> _Data extracts_
Background: an optimization exercise with open tools, aiming at a short achievable clock period and few clock cycles. Do not read the settings as production practice.
Where RTL was checked, it was by simulation tests only, not by an equivalence proof against the original.
Power and IR drop assume default switching activity.

## old
// cu_codec
module cu_codec (
    input  wire        clk,
    input  wire        rst_n,
    input  wire        req_valid,
    output wire        req_ready,
    input  wire [7:0]  req_op,
    input  wire [31:0] req_a,
    input  wire [31:0] req_v,
    input  wire [31:0] req_r,
    input  wire        close,
    output reg         rsp_valid,
    output reg  [2:0]  rsp_code,
    output reg  [2:0]  rsp_kind,
    output reg  [31:0] rsp_fuel,
    output reg  [3:0]  rsp_start,
    output reg  [3:0]  rsp_mode,
    output reg  [7:0]  rsp_pit,
    output reg  [3:0]  rsp_display,
    output reg  [4:0]  rsp_tm_addr,
    output reg  [31:0] rsp_tm_stamp,
    output reg  [3:0]  rsp_tm_sector,
    output reg  [31:0] rsp_version,
    output reg  [15:0] rsp_raw_len,
    output reg  [63:0] rsp_raw_head,
    output reg  [15:0] discards,
    output wire        tx_valid,
    input  wire        tx_ready,
    output wire [7:0]  tx_data,
    output wire        tx_last,
    input  wire [1:0]  tx_status,
    input  wire        rx_valid,
    output wire        rx_ready,
    input  wire [7:0]  rx_data,
    input  wire        rx_last,
    input  wire        rx_timeout,
    input  wire        rx_ioerr,
    output reg         diag_valid,
    output reg  [7:0]  diag_byte
);
Size: about 2000 cells after synthesis, about 540 flip-flops, about 370 I/O pins, about 20000 um2 of cells after synthesis.
==> flow/config.mk <==
export PLATFORM = sky130hd
export DESIGN_NAME = cu_codec
export DESIGN_NICKNAME = cu_codec
export VERILOG_FILES = /design/flow/design.v
export SDC_FILE = /design/flow/constraint.sdc
export NUM_CORES = 4
export LEC_CHECK = 0
export ABC_CLOCK_PERIOD_IN_PS = 1000
export CAP_MARGIN = 20
export CORE_MARGIN = 2
export CORE_UTILIZATION = 50
export PLACE_DENSITY = 0.6
export SLEW_MARGIN = 20
==> flow/constraint.sdc <==
create_clock -name core_clock -period 12.0 [get_ports {clk}]
set_input_delay 2.4000 -clock core_clock [delete_from_list [all_inputs] [get_ports {clk}]]
set_output_delay 2.4000 -clock core_clock [all_outputs]
set_load 0.01 [all_outputs]
standard.sh (not shown) runs the stock make flow with config.mk's settings and CLKGATE_MAP_FILE= SYNTH_SCRIPT=/design/flow/synth_recipe.tcl, a recipe that flattens the netlist after the stock synthesis.
==> flow/flow/run.sh <==
#!/bin/bash
# The standard layout (the standard.sh: standard synthesis, floorplan,
# placement, CTS, routing, finish) with the same SDC and settings, except:
#  * port buffers are sky130_fd_sc_hd__buf_4 (ORFS otherwise picks
#    clkdlybuf4s50_1, a slow delay buffer, for every port);
#  * the resizer's setup repair aims for a larger slack margin, so that the
#    layout is optimised beyond the constraint's 12 ns.
set -euo pipefail
export BUFFER_PORTS_ARGS="-buffer_cell sky130_fd_sc_hd__buf_4"
export SETUP_SLACK_MARGIN=8.8
bash standard.sh finish > standard_flow.log 2>&1
## Diff of input files: new against old
--- a/flow/config.mk
+++ b/flow/config.mk
@@ -11,2 +11,4 @@
 export CORE_UTILIZATION = 50
+export CTS_CLUSTER_DIAMETER = 80
+export CTS_CLUSTER_SIZE = 24
 export PLACE_DENSITY = 0.6
### Flow results
Going from old to new, critical path depth saw an increase, routed wire length lost 2.8%, met3 routing resource usage after global routing fell 1.9 points, area used by sequential logic in the layout about even.
Result: PASS for each of old and new
Function was not checked in any run of this note: the RTL went through the layout flow alone.

========
Another version of the RTL of cu_codec (not shown whole).
For scale: roughly 1900 cells after synthesis, about 370 I/O pins, about 0.019 mm2 of cells after synthesis.
export LEC_CHECK = 0
export ABC_CLOCK_PERIOD_IN_PS = 1000
export CAP_MARGIN = 20
export CORE_MARGIN = 2
export CORE_UTILIZATION = 40
export PLACE_DENSITY = 0.6
export SLEW_MARGIN = 20
create_clock -name core_clock -period 12.0 [get_ports {clk}]
==> flow/flow/run.sh <==
#!/bin/bash
# The standard layout (the standard.sh: standard synthesis, floorplan,
# placement, CTS, routing, finish) with the same SDC and settings, but with
# the resizer's setup repair aiming for a larger slack margin, so that the
# layout is optimised beyond the constraint's 12 ns.
set -euo pipefail
export SETUP_SLACK_MARGIN=8.8
bash standard.sh finish > standard_flow.log 2>&1
The starting point went through all stages and came out clean.
Testbench counts at the start, summed over its fixed seeds: cycles 116,133.
Edit:
==> flow/flow/run.sh (replaced) <==
#!/bin/bash
# The standard layout (the standard.sh: standard synthesis, floorplan,
# placement, CTS, routing, finish) with the same SDC and settings, except:
#  * port buffers are sky130_fd_sc_hd__buf_4 (ORFS otherwise picks
#    clkdlybuf4s50_1, a slow delay buffer, for every port);
#  * the resizer's setup repair aims for a larger slack margin, so that the
#    layout is optimised beyond the constraint's 12 ns.
set -euo pipefail
export BUFFER_PORTS_ARGS="-buffer_cell sky130_fd_sc_hd__buf_4"
export SETUP_SLACK_MARGIN=8.8
bash standard.sh finish > standard_flow.log 2>&1
Total power rises slightly.
Synthesized cell count is unchanged.
Wire length rises slightly.

========
Another version of the RTL of cu_codec (not shown whole).
Size: roughly 1900 cells after synthesis, about 370 I/O pins, roughly 19000 µm² of cells after synthesis.
Settings: LEC_CHECK=0, ABC_CLOCK_PERIOD_IN_PS=1000, CAP_MARGIN=20, CORE_MARGIN=2, CORE_UTILIZATION=65, PLACE_DENSITY=0.75, SLEW_MARGIN=20; clock period 12.0 ns.
==> flow/flow/run.sh <==
#!/bin/bash
# The standard layout (the standard.sh: standard synthesis, floorplan,
# placement, CTS, routing, finish) with the same SDC and settings, except:
#  * port buffers are sky130_fd_sc_hd__buf_4 (ORFS otherwise picks
#    clkdlybuf4s50_1, a slow delay buffer, for every port);
#  * the resizer's setup repair aims for a larger slack margin, so that the
#    layout is optimised beyond the constraint's 12 ns.
set -euo pipefail
export BUFFER_PORTS_ARGS="-buffer_cell sky130_fd_sc_hd__buf_4"
export SETUP_SLACK_MARGIN=8.8
bash standard.sh finish > standard_flow.log 2>&1
The starting point completed without violations.
Testbench counts at the start, summed over its fixed seeds: cycles 117,208.
Rerun with:
--- a/flow/config.mk
+++ b/flow/config.mk
@@ -9,5 +9,5 @@
 export CAP_MARGIN = 20
 export CORE_MARGIN = 2
-export CORE_UTILIZATION = 65
-export PLACE_DENSITY = 0.75
+export CORE_UTILIZATION = 50
+export PLACE_DENSITY = 0.6
 export SLEW_MARGIN = 20
=> Total power drops slightly. Maximum frequency climbs slightly. Utilization drops by 21 points. First-iteration DRC count drops by well over a third. Setup slack improves by 0.028 ns. Worst hold slack hardly moves.
Rerun with:
--- a/flow/config.mk
+++ b/flow/config.mk
@@ -9,5 +9,5 @@
 export CAP_MARGIN = 20
 export CORE_MARGIN = 2
-export CORE_UTILIZATION = 50
-export PLACE_DENSITY = 0.6
+export CORE_UTILIZATION = 75
+export PLACE_DENSITY = 0.85
 export SLEW_MARGIN = 20
=> Now the flow ended with an error in clock tree synthesis (4_1_cts); synthesized area stays the same; synthesized cell count is unchanged.

========
## orange
Another version of the RTL of cu_codec (not shown whole).
For scale: about 260 flip-flops, ~370 I/O pins, about 0.012 mm² of cells after synthesis.
Settings: LEC_CHECK=0, ABC_CLOCK_PERIOD_IN_PS=1000, CAP_MARGIN=20, CORE_MARGIN=2, CORE_UTILIZATION=40, PLACE_DENSITY=0.6, SLEW_MARGIN=20; clock period 12.0 ns.
run.sh (not shown) runs the stock make flow with config.mk's settings and CLKGATE_MAP_FILE= SYNTH_SCRIPT=/design/flow/synth_recipe.tcl, a recipe that flattens the netlist after the stock synthesis.
Stock flow here: none of the scripts above is used.
No stage failed in orange, and the final checks on the layout all came back clean.
Testbench counts of orange, summed over its fixed seeds: cycles 116,133.
Changes in purple relative to orange:
Settings: ABC_CLOCK_PERIOD_IN_PS no longer set, was 1000.
Findings:
Any difference in number of clock buffer instances in the layout between purple and orange is small enough to ignore. Re setup slack after placement: no difference whatsoever between orange and purple. The critical path data required time of purple and that of orange are within noise of each other. orange -> purple: layout multi-input combinational cell count delta 0, exact match. Comparing purple against orange, there is no change at all in number of hold violations in the final report. orange -> purple: combined flip-flop and latch cell area delta 0, exact match. For fraction of the yosys area taken by sequential cells, purple and orange come out practically identical. purple -> orange: final total negative setup slack delta 0, exact match. Comparing purple against orange, there is no change at all in global-route usage. Between orange and purple, the clock group share of total power does not differ in any meaningful way.

-- what the ideal ports hide --
The results above use ideal ports. As a check the final layouts listed here were re-extracted and re-timed, cells and wires unchanged. Step 1 assumes that a clkbuf_16 drives the clock port and a buf_2 every other input. Step 2, shift: input delay + t, output delay - t, t = (earliest + latest rising clock arrival at the registers) / 2. This alone moves slack from input paths to output paths. Three values: ideal, step 1, step 2; two values: the first two.
run | t, ns | setup slack, ns | pins driven straight from the clock port
old | 0.640 | 7.687 / 7.687 / 7.687 | 1
new | 0.651 | 7.701 / 7.701 / 7.701 | 1
the first run of note 2 | 0.641 | 8.351 / 8.372 / 7.731 | 1
the second run of note 2 | 0.647 | 8.351 / 8.371 / 7.724 | 1
the first run of note 3 | 0.617 | 8.503 / 8.470 / 7.874 | 1
the second run of note 3 | 0.641 | 8.531 / 8.477 / 7.952 | 1
orange | 0.597 | 7.166 / 7.193 / 6.595 | 1
purple | 0.597 | 7.166 / 7.193 / 6.595 | 1
After both steps setup and hold are still met in every run listed. For the first run of note 3, which loses most, drivers alone change the setup slack by -0.033 ns; drivers and shift together by -0.629 ns.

> _Problem statement_
Filter the entries above down to the lines that contain "make".

> _Your response_
standard.sh (not shown) runs the stock make flow with config.mk's settings and CLKGATE_MAP_FILE= SYNTH_SCRIPT=/design/flow/synth_recipe.tcl, a recipe that flattens the netlist after the stock synthesis.
run.sh (not shown) runs the stock make flow with config.mk's settings and CLKGATE_MAP_FILE= SYNTH_SCRIPT=/design/flow/synth_recipe.tcl, a recipe that flattens the netlist after the stock synthesis.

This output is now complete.